La deliciosa casa de muñecas de Wes Anderson
"Todavía queda un atisbo de civilización en este matadero de barbarie que conocemos como Humanidad", clama el refinado conserje del mítico Hotel Budapest, Gustave H., en más de un momento de la historia. Un personaje y un edificio que representan los buenos modales en tiempo de entreguerras, en un país ficticio enfrentado a una ocupación inminente por parte de una también ficticia facción que avanza por Europa sin cuartel. El fin de un estilo de vida al que se resiste su protagonista con la misma elegancia aristocrática con la que el señor Zorro se oponía ante el avance de Boggis, Bunce y Bean.
Y, a la vez, una frase que supone toda una declaración de intenciones de Wes Anderson. “El gran Hotel Budapest”, bajo su pomposidad, la plasticidad de unos planos que bien podrían pasar por cuadros y que desprenden olor a dulces de Mendl, su carácter de farsa, su hilaridad propia del cine mudo, y su galería de estrafalarios personajes, esconde el sentimiento de nostalgia de un romántico ante una época perdida, en la que sin duda le habría encantado vivir.

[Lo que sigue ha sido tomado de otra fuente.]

--- config.mk ---
export PLATFORM = sky130hd
export DESIGN_NAME = oehb_nslot
export DESIGN_NICKNAME = d
export VERILOG_FILES = /design/src/rtl/oehb_pkg.sv /design/src/rtl/oehb_nslot_dataless.sv /design/src/rtl/oehb_nslot.sv
export SDC_FILE = /design/constraint.sdc
export NUM_CORES = 1
export LEC_CHECK = 0
export ABC_AREA = 1
export CORE_AREA = 2 2 81 90
export DETAILED_ROUTE_END_ITERATION = 8
export DIE_AREA = 0 0 83 92
export GPL_ROUTABILITY_DRIVEN = 0
export PLACE_DENSITY = 0.76
export SYNTH_ARGS = -nofsm -noshare
export SYNTH_HDL_FRONTEND = slang
export SYNTH_SLANG_ARGS = --single-unit
--- constraint.sdc ---
create_clock -name clk -period 2.6 [get_ports clk]
set_input_delay 0.52 -clock clk [delete_from_list [all_inputs] [get_ports clk]]
set_output_delay 0.52 -clock clk [all_outputs]
set_load 0.02 [all_outputs]
--- src/rtl/oehb_pkg.sv ---
// Shared sizing helpers for the multi-slot opaque elastic buffer.
package oehb_pkg;

    localparam int OEHB_MAX_SLOTS = 4096;

    function automatic int ptr_width(input int n);
        int w;
        w = $clog2(n);
        return (w < 1) ? 1 : w;
    endfunction

    function automatic int cnt_width(input int n);
        return $clog2(n + 1);
    endfunction

endpackage

--- src/rtl/oehb_nslot_dataless.sv ---
// Control half of oehb_nslot: circular-buffer pointers, token count and handshake flags.
// Exposes the count when OEHB_NSLOT_OCCUPANCY_EN is defined.
module oehb_nslot_dataless
    import oehb_pkg::*;
#(
    parameter  int NUM_SLOTS = 2,
    localparam int PTR_W     = ptr_width(NUM_SLOTS),
    localparam int CNT_W     = cnt_width(NUM_SLOTS)
) (
    input  logic             clk,
    input  logic             rst,
    input  logic             ins_valid,
    output logic             ins_ready,
    output logic             outs_valid,
    input  logic             outs_ready,
    output logic             wr_en,
    output logic [PTR_W-1:0] wr_addr,
    output logic [PTR_W-1:0] rd_addr
`ifdef OEHB_NSLOT_OCCUPANCY_EN
    ,
    output logic [CNT_W-1:0] count
`endif
);

    if (NUM_SLOTS < 1 || NUM_SLOTS > OEHB_MAX_SLOTS) begin : g_bad_num_slots
        $error("oehb_nslot: NUM_SLOTS out of supported range");
    end

    logic [PTR_W-1:0] wr_ptr;
    logic [PTR_W-1:0] rd_ptr;
    logic [CNT_W-1:0] cnt;
    logic             push;
    logic             pop;

    // Pointers wrap explicitly so NUM_SLOTS need not be a power of two.
    function automatic logic [PTR_W-1:0] ptr_inc(input logic [PTR_W-1:0] p);
        return (p == PTR_W'(NUM_SLOTS - 1)) ? '0 : p + 1'b1;
    endfunction

    assign ins_ready  = (cnt != CNT_W'(NUM_SLOTS));
    assign outs_valid = (cnt != '0);
    assign push       = ins_valid & ins_ready;
    assign pop        = outs_valid & outs_ready;

    always_ff @(posedge clk or posedge rst) begin
        if (rst) begin
            wr_ptr <= '0;
            rd_ptr <= '0;
            cnt    <= '0;
        end else begin
            if (push) begin
                wr_ptr <= ptr_inc(wr_ptr);
            end
            if (pop) begin
                rd_ptr <= ptr_inc(rd_ptr);
            end
            case ({push, pop})
                2'b10:   cnt <= cnt + 1'b1;
                2'b01:   cnt <= cnt - 1'b1;
                default: cnt <= cnt;
            endcase
        end
    end

    assign wr_en   = push;
    assign wr_addr = wr_ptr;
    assign rd_addr = rd_ptr;

`ifdef OEHB_NSLOT_OCCUPANCY_EN
    assign count = cnt;
`endif

endmodule
$ cat src/rtl/toggle_mon_pkg.sv
// Shared types and helpers for toggle_activity_monitor: FSM states, the
// result-beat record and the saturating counter increment.
package toggle_mon_pkg;

  typedef enum logic [1:0] {
    IDLE,
    CAPTURE,
    DRAIN
  } state_e;

  // Widest counter and channel index a result beat can carry.
  localparam int SAT_W    = 32;
  localparam int RES_CH_W = 8;

  typedef struct packed {
    logic [RES_CH_W-1:0] ch;
    logic [SAT_W-1:0]    rise;
    logic [SAT_W-1:0]    fall;
    logic                ovf;
  } result_t;

  function automatic logic [SAT_W-1:0] sat_inc(input logic [SAT_W-1:0] v,
                                               input logic [SAT_W-1:0] max_v);
    return (v == max_v) ? v : v + SAT_W'(1);
  endfunction

endpackage
--- src/flat_wrapper.sv ---
// flat-port wrapper written by rule: the top's interface ports become plain ports
module sram_ctrl_flat 
#(
    parameter int N            = 16,
    parameter int ADDR_W       = 20,
    parameter int RD_WAIT_CYC  = 2,
    parameter int WR_PULSE_CYC = 2
)
  (Clk, Reset, dbg_state, bus_req, bus_we, bus_addr, bus_wdata, bus_tri_Out, bus_rdata, bus_done, bus_busy, bus_ADDR, bus_CE_N, bus_UB_N, bus_LB_N, bus_OE_N, bus_WE_N, bus_tri_OE, bus_tri_In);
  sram_ctrl_if #(.N(N), .ADDR_W(ADDR_W)) bus_i ();
  input  logic Clk;
  input  logic Reset;
  output logic [2:0] dbg_state;
  input wire logic [$bits(bus_i.req)-1:0] bus_req;
  input wire logic [$bits(bus_i.we)-1:0] bus_we;
  input wire logic [$bits(bus_i.addr)-1:0] bus_addr;
  input wire logic [$bits(bus_i.wdata)-1:0] bus_wdata;
  input wire logic [$bits(bus_i.tri_Out)-1:0] bus_tri_Out;
  output wire logic [$bits(bus_i.rdata)-1:0] bus_rdata;
  output wire logic [$bits(bus_i.done)-1:0] bus_done;
  output wire logic [$bits(bus_i.busy)-1:0] bus_busy;
  output wire logic [$bits(bus_i.ADDR)-1:0] bus_ADDR;
  output wire logic [$bits(bus_i.CE_N)-1:0] bus_CE_N;
  output wire logic [$bits(bus_i.UB_N)-1:0] bus_UB_N;
  output wire logic [$bits(bus_i.LB_N)-1:0] bus_LB_N;
  output wire logic [$bits(bus_i.OE_N)-1:0] bus_OE_N;
  output wire logic [$bits(bus_i.WE_N)-1:0] bus_WE_N;
  output wire logic [$bits(bus_i.tri_OE)-1:0] bus_tri_OE;
  output wire logic [$bits(bus_i.tri_In)-1:0] bus_tri_In;
  assign bus_i.req = bus_req;
  assign bus_i.we = bus_we;
  assign bus_i.addr = bus_addr;
  assign bus_i.wdata = bus_wdata;
  assign bus_i.tri_Out = bus_tri_Out;
  assign bus_rdata = bus_i.rdata;
  assign bus_done = bus_i.done;
  assign bus_busy = bus_i.busy;
  assign bus_ADDR = bus_i.ADDR;
  assign bus_CE_N = bus_i.CE_N;
  assign bus_UB_N = bus_i.UB_N;
  assign bus_LB_N = bus_i.LB_N;
  assign bus_OE_N = bus_i.OE_N;
  assign bus_WE_N = bus_i.WE_N;
  assign bus_tri_OE = bus_i.tri_OE;
  assign bus_tri_In = bus_i.tri_In;
  sram_ctrl #(.N(N), .ADDR_W(ADDR_W), .RD_WAIT_CYC(RD_WAIT_CYC), .WR_PULSE_CYC(WR_PULSE_CYC)) u_core (.Clk(Clk), .Reset(Reset), .bus(bus_i), .dbg_state(dbg_state));
endmodule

Anderson abandona el encanto infantil de su anterior trabajo y lo cambia por la malicia de un relato de una enorme ligereza argumental pero de una aún más enorme complejidad artística. Habrá quien la acuse de ser demasiado ligera, pero este aspecto lo compensa el cineasta tratando al hotel que da título a la cinta como si de una fastuosa casa de muñecas se tratase. Y, para ser más exactos, como si la misma casa fuera en sí misma una gigantesca muñeca rusa, relatando una historia que en realidad está compuesta de relatos que cuentan otros relatos.
Absurda en su concepción del sentido del humor, pero tratada con la seriedad y cariño suficientes por parte de su autor como para que el conjunto no caiga en el ridículo, “El gran Hotel Budapest” es la enésima constatación de que Wes Anderson sigue utilizando los mismos recursos de siempre, pero que su universo es infinitamente creativo y está en continua expansión. Aquí exhibe un dominio absoluto de su propio universo, haciéndonos atravesar hasta cuatro épocas distintas, narradas con estilos cinematográficos y tonos bien distintos.
Y, como guinde del pastel, un reparto de altura, también marca de la casa, capitaneado por un estiloso, comedido e hilarante Ralph Fiennes. De fondo, la música del nuevamente acertado Alexandre Desplat. Ante la cámara, una galería de personajes que bien merecería un corto para ellos solos. Travellings horizontales, planos cenitales, una obsesión desmesurada por los detalles, un ritmo frenético… En definitiva, una absoluta delicia para los sentidos, y una casa de muñecas con la que queda claro que Anderson se ha divertido de lo lindo. Y nosotros con él.